The day may not be far off when drones will carry
medicine to people in rural or remote areas, but the marketing hype around
instant delivery of consumer goods looks more and more like just that — hype.
Drones have a short battery life, and privacy concerns can be a hindrance, too.
“I don’t think you will see delivery of burritos or
diapers in the suburbs,” says drone analyst Colin Snow.
Drone usage has grown rapidly in some industries, but
mostly outside the retail sector and direct interaction with consumers.

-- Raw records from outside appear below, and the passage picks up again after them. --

**config.mk**
```make
export PLATFORM = sky130hd
export DESIGN_NAME = serial_add_seq
export DESIGN_NICKNAME = d
export VERILOG_FILES = /design/src/rtl/serial_add_seq.sv
export SDC_FILE = /design/constraint.sdc
export NUM_CORES = 1
export LEC_CHECK = 0
export CAP_MARGIN = 20
export CORE_ASPECT_RATIO = 0.6
export CORE_MARGIN = 1.5
export CORE_UTILIZATION = 55
export CTS_BUF_LIST = sky130_fd_sc_hd__clkbuf_4
export CTS_CLUSTER_DIAMETER = 200
export DETAILED_ROUTE_END_ITERATION = 6
export PLACE_DENSITY = 0.91
export SLEW_MARGIN = 40
export SYNTH_ARGS = -nofsm -noshare
export SYNTH_HDL_FRONTEND = slang
export SYNTH_SLANG_ARGS = --single-unit
```
**constraint.sdc**
```tcl
create_clock -name CLK -period 4 [get_ports CLK]
set_input_delay 0.8 -clock CLK [delete_from_list [all_inputs] [get_ports CLK]]
set_output_delay 0.8 -clock CLK [all_outputs]
set_load 0.02 [all_outputs]
```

The government estimates that about 110,000 commercial
drones are operating in U.S. airspace, and the number is expected to soar to
about 450,000 in 2022. They are being used in rural areas for mining and
agriculture, for inspecting power lines and pipelines, and for surveying.
Amazon says it is still pushing ahead with plans to use
drones for quick deliveries, though the company is staying away from fixed
timelines.
“We are committed to making our goal of delivering
packages by drones in 30 minutes or less a reality,” says Amazon spokeswoman
Kristen Kish. The Seattle-based online retail giant says it has drone
development centers in the United States, Austria, France, Israel and the
United Kingdom.
Delivery companies have been testing the use of drones to
deliver emergency supplies and to cover ground quickly in less populated areas.
By contrast, package deliveries would be concentrated in office parks and
neighborhoods where there are bigger issues around safety and privacy.
In May, the Trump administration approved a three-year
program for private companies and local government agencies to test drones for
deliveries, inspections and other tasks.
But pilot programs by major delivery companies suggest
few Americans will be greeted by package-bearing drones any time soon. United
Parcel Service tested launching a drone from a delivery truck that was covering
a rural route in Florida. DHL Express, the German delivery company, tested the
use of drones to deliver medicine from Tanzania to an island in Lake Victoria.
Frank Appel, the CEO of DHL’s parent company, Deutsche
Post AG, said “over the next couple of years” drones will remain a niche
vehicle and not widely used. He said a big obstacle is battery life.
“If you have to recharge them every other hour, then you
need so many drones and you have to orchestrate that. So good luck with that,”
he told The Associated Press.
Appel said human couriers have another big advantage over
drones: They know where customers live and which doorbell to ring. “To program
that in IT is not that easy and not cheap,” he said.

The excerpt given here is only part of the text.